Sharon Hayes, Symbionese Liberation Army (SLA) Screeds #13, 16, 20, & 29 (still), 2003; four-channel video installation with sound; Courtesy the artist and Tanya Leighton, Berlin; © Sharon Hayes

“Mum, Dad, tell the poor and oppressed people of this nation what the corporate state is about to do … That they’re about to be murdered … Tell the people that the energy crisis is nothing more than a means to get public approval for a massive program to build nuclear power plants all over the nation … Tell them, Dad, that the removal of unneeded people has already started.”

So goes the fourth audiotape in the famous series of recordings of Patty Hearst aired on public radio during her kidnapping by the Symbionese Liberation Army (SLA) in 1974. The granddaughter of publishing magnate William Randolph Hearst, Patty was taken from her Berkeley, California, home by the SLA — a radical revolutionary group that fashioned themselves after Latin American guerrilla armies and drew theories from the Maoists. Hearst would remain alive, her kidnappers said, on the conditions that her family put up the money to feed all of California’s poor, to the tune of some $400 million, and that they publicize the SLA’s statements to the nation.

In her fourth radio address, Patty Hearst announced that she would stay with the SLA, fight for the cause, and from then on be known as Tania, after a comrade of Che Guevara. Hearst was later caught on camera carrying out an armed robbery of a bank with other SLA members, and arrested. 

On a series of television sets in Symbionese Liberation Army (SLA) Screeds #13, 16, 20, & 29 (2003) in SFMOMA’s current exhibition Stage Presence, the artist Sharon Hayes appears, looking directly out at viewers and reciting Hearst’s radio addresses. An audience, present during the recording of this footage but hidden from view, helps Hayes by issuing script prompts when the artist’s memory fails her. Any impact that Hayes’s stalling secondhand monologues might retain is lost amid stops and starts, as the artist casts expectant glances toward her audience when she loses the thread.

Hayes’s recreation of Hearst’s audiotapes contrasts sharply with the originals, which are captivating and powerful: “I have chosen to stay and fight,” Hearst says in her soft, lilting California accent. Her audiotapes are all the more compelling for the mystery with which they are shrouded. Hearst later claimed to have been brainwashed by her kidnappers, and her actions were considered a prime example of Stockholm Syndrome; after she served two years in jail, her sentence was commuted by Jimmy Carter, and she was later issued a pardon by President Clinton. But the public remains divided in its judgment.

Hayes takes no clear critical position on her subject, but in the context of her larger body of work — in which the language of political activism comes under loving scrutiny — one assumes her attitude is sympathetic, if inflected with irony, and she takes great care to remain faithful to Hearst’s original script. Pared down and removed from the drama of the SLA’s 1974 media circus, though, Hearst’s tapes, heard through Hayes’s voice, are rendered somewhat anemic.
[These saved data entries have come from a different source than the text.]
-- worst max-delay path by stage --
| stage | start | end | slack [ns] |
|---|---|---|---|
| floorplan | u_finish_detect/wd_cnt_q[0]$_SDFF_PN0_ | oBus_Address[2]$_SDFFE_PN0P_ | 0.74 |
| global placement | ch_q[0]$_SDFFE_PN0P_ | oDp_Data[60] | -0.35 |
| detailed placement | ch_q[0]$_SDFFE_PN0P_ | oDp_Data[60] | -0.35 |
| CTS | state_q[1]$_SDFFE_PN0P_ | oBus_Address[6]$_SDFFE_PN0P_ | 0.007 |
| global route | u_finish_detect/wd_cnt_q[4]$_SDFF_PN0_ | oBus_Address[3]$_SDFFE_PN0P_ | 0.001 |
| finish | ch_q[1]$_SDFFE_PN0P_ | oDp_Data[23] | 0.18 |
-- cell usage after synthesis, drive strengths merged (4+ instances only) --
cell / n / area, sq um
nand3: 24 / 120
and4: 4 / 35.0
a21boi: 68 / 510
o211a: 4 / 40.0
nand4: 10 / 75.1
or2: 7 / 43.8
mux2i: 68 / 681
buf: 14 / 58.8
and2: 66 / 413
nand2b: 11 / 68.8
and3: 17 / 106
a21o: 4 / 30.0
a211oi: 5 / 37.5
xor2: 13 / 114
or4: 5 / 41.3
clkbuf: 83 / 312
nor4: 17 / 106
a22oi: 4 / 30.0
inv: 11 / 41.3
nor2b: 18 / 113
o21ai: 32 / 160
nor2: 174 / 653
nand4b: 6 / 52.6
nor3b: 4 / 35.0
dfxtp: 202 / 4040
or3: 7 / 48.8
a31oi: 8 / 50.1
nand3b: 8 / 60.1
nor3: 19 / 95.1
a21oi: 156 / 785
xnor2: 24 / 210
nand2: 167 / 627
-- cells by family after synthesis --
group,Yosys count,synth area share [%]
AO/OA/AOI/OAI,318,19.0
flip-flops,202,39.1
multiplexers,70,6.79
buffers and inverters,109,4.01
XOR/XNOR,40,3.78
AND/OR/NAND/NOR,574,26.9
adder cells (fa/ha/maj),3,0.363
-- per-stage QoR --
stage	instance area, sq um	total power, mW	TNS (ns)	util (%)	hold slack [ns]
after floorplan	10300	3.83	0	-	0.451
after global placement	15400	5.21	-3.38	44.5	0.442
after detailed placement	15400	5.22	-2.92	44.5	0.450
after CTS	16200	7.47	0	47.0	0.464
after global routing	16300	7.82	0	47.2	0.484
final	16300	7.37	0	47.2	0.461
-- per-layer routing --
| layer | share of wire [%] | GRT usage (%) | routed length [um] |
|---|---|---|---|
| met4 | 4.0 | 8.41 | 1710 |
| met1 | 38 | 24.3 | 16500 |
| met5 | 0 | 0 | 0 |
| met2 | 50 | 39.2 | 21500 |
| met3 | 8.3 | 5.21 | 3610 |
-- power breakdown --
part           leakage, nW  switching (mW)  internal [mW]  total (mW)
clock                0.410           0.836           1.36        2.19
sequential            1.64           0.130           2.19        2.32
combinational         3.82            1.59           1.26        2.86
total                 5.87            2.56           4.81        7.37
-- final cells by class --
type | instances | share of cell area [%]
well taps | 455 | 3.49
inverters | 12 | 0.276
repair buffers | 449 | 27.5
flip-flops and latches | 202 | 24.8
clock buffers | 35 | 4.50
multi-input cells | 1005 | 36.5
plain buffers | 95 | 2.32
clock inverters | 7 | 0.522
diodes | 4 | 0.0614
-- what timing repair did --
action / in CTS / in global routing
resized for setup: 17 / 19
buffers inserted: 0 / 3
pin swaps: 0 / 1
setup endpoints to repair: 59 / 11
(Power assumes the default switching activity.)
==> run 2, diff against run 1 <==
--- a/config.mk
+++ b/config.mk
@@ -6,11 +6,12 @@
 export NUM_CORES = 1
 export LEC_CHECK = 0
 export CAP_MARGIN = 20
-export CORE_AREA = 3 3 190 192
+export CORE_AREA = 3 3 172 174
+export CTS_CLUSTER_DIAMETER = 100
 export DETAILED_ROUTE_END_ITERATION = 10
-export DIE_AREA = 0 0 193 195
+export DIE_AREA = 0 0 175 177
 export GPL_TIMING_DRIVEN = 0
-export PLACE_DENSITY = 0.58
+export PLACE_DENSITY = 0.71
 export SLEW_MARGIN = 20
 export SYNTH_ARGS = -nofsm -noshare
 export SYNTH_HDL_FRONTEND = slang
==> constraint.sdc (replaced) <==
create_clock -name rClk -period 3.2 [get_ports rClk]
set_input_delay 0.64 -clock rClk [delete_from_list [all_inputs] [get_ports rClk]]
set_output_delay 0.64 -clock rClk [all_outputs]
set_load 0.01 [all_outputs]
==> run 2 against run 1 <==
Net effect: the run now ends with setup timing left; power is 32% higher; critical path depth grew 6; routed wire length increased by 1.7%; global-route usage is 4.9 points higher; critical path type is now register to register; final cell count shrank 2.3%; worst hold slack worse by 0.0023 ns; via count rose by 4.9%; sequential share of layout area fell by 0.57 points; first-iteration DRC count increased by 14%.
The artist draws attention to the theatrics required to imbue these speech acts with force. Her piece comes to represent a collaborative effort, and ultimate failure, to recreate the political theater and poignancy of this real-world narrative. But re-speaking the monologues four decades later, she also suggests the endurance of these historical sequences of words, asking us to listen and to understand their original context — and their content can’t help but resonate in today’s climate of corporate power and Occupy-style protests.